Mark Bussler (born 1975) is an American filmmaker, entrepreneur, and multi-media artist, who is best known for creating the long-running gaming webseries Classic Game Room.

Biography 

Bussler is the son of software entrepreneur Michael Bussler. He graduated from Shady Side Academy in 1994, and earned a business degree, with a concentration on marketing, from Bucknell University in 1998.

Classic Game Room 

Originally titled The Game Room and presented by Bussler and David Crosson, the video game review series launched on November 7, 1999 on the internet startup website FromUSAlive, part-owned by Michael. The pair had met at Pittsburgh Filmmakers School and shared a mutual love of movies and video games.

At first, Bussler and Crosson planned to review mainly then-modern games, but after a segment on older games proved to be popular, the show began reviewing earlier titles. However, the low-budget nature of the show led to slow episode production rates, and when revenue failed to cover the costs of running the show, The Game Room was canceled on October 23, 2000.

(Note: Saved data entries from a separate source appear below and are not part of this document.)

### src/rtl/riscv_pipe_stage_reg.sv
// Parametrised pipeline stage register: valid/ready handshake, optional 2-entry skid,
// flush-to-bubble, stall freeze and a saturating back-pressure counter.
module riscv_pipe_stage_reg #(
  parameter int CTRL_W = 16,
  parameter int DATA_W = 160,
  parameter int SKID   = 1,
  parameter int CNT_W  = 16
) (
  input  logic              clk,
  input  logic              rst_n,
  input  logic              in_valid,
  output logic              in_ready,
  input  logic [CTRL_W-1:0] in_ctrl,
  input  logic [DATA_W-1:0] in_data,
  output logic              out_valid,
  input  logic              out_ready,
  output logic [CTRL_W-1:0] out_ctrl,
  output logic [DATA_W-1:0] out_data,
  input  logic              flush,
  input  logic              stall,
  output logic [CNT_W-1:0]  bp_cnt,
  input  logic              bp_clr
);

  typedef struct packed {
    logic [CTRL_W-1:0] ctrl;
    logic [DATA_W-1:0] data;
  } entry_t;

  localparam logic [CNT_W-1:0] CNT_MAX = '1;

  entry_t h_q, s_q, in_e;
  logic   h_valid, s_valid;
  logic   accept, emit;

  assign in_e = '{ctrl: in_ctrl, data: in_data};

  // Skid mode keeps out_ready off the in_ready path; the spare slot absorbs the in-flight entry.
  generate
    if (SKID != 0) begin : g_skid_rdy
      assign in_ready = !s_valid && !stall;
    end else begin : g_pass_rdy
      assign in_ready = (!h_valid || out_ready) && !stall;
    end
  endgenerate

  assign out_valid = h_valid && !stall;
  assign out_ctrl  = out_valid ? h_q.ctrl : '0;
  assign out_data  = h_q.data;

  assign accept = in_valid && in_ready;
  assign emit   = out_valid && out_ready;

  always_ff @(posedge clk or negedge rst_n) begin
    if (!rst_n) begin
      h_valid <= 1'b0;
      s_valid <= 1'b0;
      h_q     <= '0;
      s_q     <= '0;
    end else if (flush) begin
      h_valid <= 1'b0;
      s_valid <= 1'b0;
      h_q     <= '0;
      s_q     <= '0;
    end else if (!stall) begin
      if (!h_valid) begin
        if (accept) begin
          h_valid <= 1'b1;
          h_q     <= in_e;
        end
      end else if (!s_valid) begin
        if (accept && emit) begin
          h_q <= in_e;
        end else if (accept && SKID != 0) begin
          s_valid <= 1'b1;
          s_q     <= in_e;
        end else if (emit) begin
          h_valid <= 1'b0;
          h_q     <= '0;
        end
      end else if (emit) begin
        // FULL: skid advances to head; in_ready is low so nothing new arrives this cycle.
        h_q     <= s_q;
        s_valid <= 1'b0;
        s_q     <= '0;
      end
    end
  end

  always_ff @(posedge clk or negedge rst_n) begin
    if (!rst_n) begin
      bp_cnt <= '0;
    end else if (bp_clr) begin
      bp_cnt <= '0;
    end else if (out_valid && !out_ready && bp_cnt != CNT_MAX) begin
      bp_cnt <= bp_cnt + 1'b1;
    end
  end

endmodule

### config.mk
export PLATFORM = sky130hd
export DESIGN_NAME = riscv_pipe_stage_reg
export DESIGN_NICKNAME = d
export VERILOG_FILES = /design/src/rtl/riscv_pipe_stage_reg.sv
export SDC_FILE = /design/constraint.sdc
export NUM_CORES = 1
export LEC_CHECK = 0
export ABC_AREA = 1
export ABC_CLOCK_PERIOD_IN_PS = 3000
export CAP_MARGIN = 20
export CORE_MARGIN = 5
export CORE_UTILIZATION = 41
export CTS_CLUSTER_SIZE = 25
export DETAILED_ROUTE_END_ITERATION = 8
export HOLD_SLACK_MARGIN = 0.02
export PLACE_DENSITY = 0.76
export SYNTH_ARGS = -nofsm -noshare
export SYNTH_HDL_FRONTEND = slang
export SYNTH_SLANG_ARGS = --single-unit
### constraint.sdc
create_clock -name clk -period 3 [get_ports clk]
set_input_delay 0.45 -clock clk [delete_from_list [all_inputs] [get_ports clk]]
set_output_delay 0.45 -clock clk [all_outputs]
set_load 0.03 [all_outputs]
=== Yosys cells after proc, flatten, opt, wreduce, memory -nomap -nowiden ===
Index checks and enable logic that the tools add are counted.

* Bits in registers: 370

* Add/sub/neg operators: 1
* Equal/unequal tests: 6
* Mux-type cells: 30
* Reduce and logical (&&, ||, !) cells: 18

{| class="wikitable"
|+ Operator list
! operator !! number
|-
| 2-to-1 mux 176 bit || 14
|-
| 2-to-1 mux 16 bit || 3
|-
| adder 16 x 1 -> 16 bit (second input constant) || 1
|-
| inequality test 16 bit (second input constant) || 1
|-
| 2-to-1 mux 1 bit || 13
|-
| AND reduction 5 bit || 2
|-
| logical AND 1 bit || 7
|-
| nonzero test 3 bit || 2
|-
| inequality test 5 x 4 -> 1 bit (second input constant) || 1
|-
| nonzero test 5 bit || 1
|-
| inequality test 4 x 3 -> 1 bit (second input constant) || 1
|-
| nonzero test 2 bit || 2
|-
| zero test 1 bit || 3
|-
| inequality test 3 x 2 -> 1 bit (second input constant) || 1
|-
| inequality test 3 bit (second input constant) || 1
|-
| inequality test 2 bit (second input constant) || 1
|-
| AND reduction 2 bit || 1
|}

=== Logic depth before layout (Yosys ltp) ===
Gate-level depths: netlist of run 1.

* Depth in word-level cells: 10
* Depth in mapped cells: 11

=== Worst setup path after synthesis of run 1 ===
No wires, ideal clock.

* Path kind: input port to flip-flop
* From: input port stall
* To: register s_q[156] in the netlist's numbering
* Data arrival time: 1773 ps
* Data required time: 2874 ps
* Setup slack: 1101 ps
* Stages: 8
* Cells stage by stage: nor2_2 nand2_1 nor2_4 nand2_1 nand3_2 buf_2 buf_2 o21ai_0

* Longest elaborated chain between the ends: 6

{| class="wikitable"
|+ Ends and longest elaborated chain
! element !! line !! RTL
|-
| start: declaration || 20 || <nowiki>input logic stall,</nowiki>
|-
| zero test 1 bit || - ||
|-
| logical AND 1 bit, on equally long branches || 41, 47 ||
|-
| logical AND 1 bit, on equally long branches || 51, 52 ||
|-
| logical AND 1 bit || 72 || <nowiki>if (accept && emit) begin</nowiki>
|-
| inequality test 3 bit (no source line) || - ||
|-
| AND reduction 5 bit (no source line) * || - ||
|-
| end signal: assignment || 76 || <nowiki>s_q <= in_e;</nowiki>
|-
| end: declaration || 32 || <nowiki>entry_t h_q, s_q, in_e;</nowiki>
|}

Mark *: on every way between the ends. The rest lies on a longest branch, timed or not.
A chain may end at the register's enable or synchronous reset.

=== Worst setup path in the final report of run 1 ===
* From: register h_valid
* To: output port out_ctrl[2]

* Longest elaborated chain between the ends: 2

{| class="wikitable"
|+ Ends and longest elaborated chain
! element !! line !! RTL
|-
| start: declaration || 33 || <nowiki>logic h_valid, s_valid;</nowiki>
|-
| start signal: assignment || 56 || <nowiki>h_valid <= 1'b0;</nowiki>
|-
| start signal: assignment || 61 || <nowiki>h_valid <= 1'b0;</nowiki>
|-
| start signal: assignment || 68 || <nowiki>h_valid <= 1'b1;</nowiki>
|-
| logical AND 1 bit || 47 || <nowiki>assign out_valid = h_valid && !stall;</nowiki>
|-
| 2-to-1 mux 16 bit || 48 || <nowiki>assign out_ctrl = out_valid ? h_q.ctrl : '0;</nowiki>
|-
| end: declaration || 17 || <nowiki>output logic [CTRL_W-1:0] out_ctrl,</nowiki>
|}

Every way passes these cells.

==> flow_summary.ini, run 1 <==
[pwr]
p_sw_share_pct = 30.72
power_leakage_uw = 0.01182
p_per_area_mw_per_mm2 = 578.7
p_total_uw = 14350
peakVddDrop_uv = 421.4
p_clk_share_pct = 37.0
p_seq_share_pct = 41.6
internal_power_uw = 9940
p_switching_uw = 4408
comb_power_share_pct = 21.4

[synthesis]
synth_top_cell_area_share_pct = 45.58
synth_nets = 3001
ys_seq_elements = 370
syn_area_mm2 = 0.02031
synth_top_cell_by_area = dfrtp_1
ys_warn_count = 0
avgSynthCellArea_um2 = 7.211
synthTopCellsByArea = dfrtp_1, nand2_1, nand3_1
synth_edf_count = 0
yosys-top-cells-count = nand2_1, dfrtp_1, nand3_1
synthDistinctLibCells = 26
synth_most_common_cell = nand2_1
async_flop_share_pct = 100.0
syn_inst = 2817
seq_area_frac_synth_pct = 45.58
ys.flop_type = dfrtp_1

[floorplan]
die_area_mm2 = 0.05409
die_w_um = 232.6
initial_core_util_pct = 41.49
rows = 81
core_mm2 = 0.04895
io_pins = 377
die_h_um = 232.6

[clock_tree]
path_clk_slew_ns = 0.06
numCtsBuffers = 43
clk_root_buffer_cell = clkbuf_16
cts_tree = done
numClockSinks = 370
clk_latency_ns = 0.55
cts_setup_buffers = 0
cts_buffer_depth = 3
htree_levels = 2

[worst_setup_path]
worstSetupPathType = flop to output pin
ff2ff_path_depth = 7
endpoint_kind = output pin
reg2reg_slack_ns = 0.70
path_max_fanout = 16
cp.required_ns = 2.55
cp.arrival_ns = 2.29
critPathLaunchType = flop

[route]
drt-pass1-iter-count = 5
num_vias = 18750
drt-initial-drc-count = 1773
wl_per_cell_um = 16.53
via_per_inst = 5.204
drc = 0
routed_wl_um = 59570
ant_nets = 0

[timing]
fmax_mhz = 365.3
tightestPinTransition_ns = 0.9577
clock_skew_ns = 0.02100
holdWs_ns = 0.4149
relSlewSlack_pct = 36.15
slew_viol_final = 0
hold_viol = 0
rsz0062_at_grt = no
period_needed_ns = 2.738
finalSetupTns_ns = 0
post-route-period-util_pct = 91.25
setup_viol = 0

[global_route]
grt_max_degree = 127
grt_pass1_vias = 17520
antenna_found_initial = 10
grt-ovfl-total = 0
track_usage_pct = 21.39
grt_pass1_wl_um = 95520

[hold_path]
min-delay-path-class = input port to asynchronous set/reset pin

[layout]
syn2layout_area_growth_pct = 22.06
drive_above_1_share_pct = 4.162
final_nets = 3084

[place]
numPortBuffers = 376
dp_hpwl_um = 36660
gp_congestion = 0.8531

[status]
status = finished clean

[job]
drv_cap = 0
flip-flops by register name, indices dropped and copies added (netlist names):
signal,cells
bp_cnt,16
s_q,176
h_valid,1
s_valid,1
out_data,160
h_q,16
cell usage in the layout (no fill, tap or decap), types with 2 or more instances in the layout:
cell type	Yosys	layout
buf_4	177	13
nand3_1	356	356
clkbuf_16	0	45
xor2_1	4	4
nand2_1	1313	1313
inv_6	0	3
o21ai_0	110	110
inv_1	30	30
buf_12	0	22
nand4_1	130	130
o21bai_1	4	4
nor2_2	6	3
nand3b_1	2	2
diode_2	0	8
a21oi_1	2	2
clkbuf_8	0	11
clkdlybuf4s50_1	0	375
dfrtp_1	370	369
clkinv_2	0	7
bufinv_16	0	2
o21ai_1	69	69
nor2_1	34	34
clkbuf_1	109	8
nor2_4	2	5
power by group through the flow:
stage / clock, µW / combinational [µW] / sequential (µW)
CTS: 5450 / 3100 / 5970
floorplan: 0 / 2150 / 5940
detailed placement: 0 / 3090 / 6040
global route: 5650 / 3340 / 6040
global placement: 0 / 3040 / 6040
finish: 5310 / 3070 / 5970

The show returned as Classic Game Room HD (HD standing for Heavy Duty according to Bussler) on February 20, 2008, hosted by Bussler. On November 2, 2015, Bussler announced that the show would highly slow its production following the end of the 2015 year. Changes would include the shutting down of the show store and its secondary channel CGR Undertow entirely ending production. Bussler stated that this is due to a change in his life and he would like to focus more on his writing and film-making. He also said that he would continue the show as a hobby similar to how it began for him. Bussler later opened a Patreon for the series at the recommendation of fans in order to keep the series operating as normal, but would be renamed Classic Game Room Mark 3.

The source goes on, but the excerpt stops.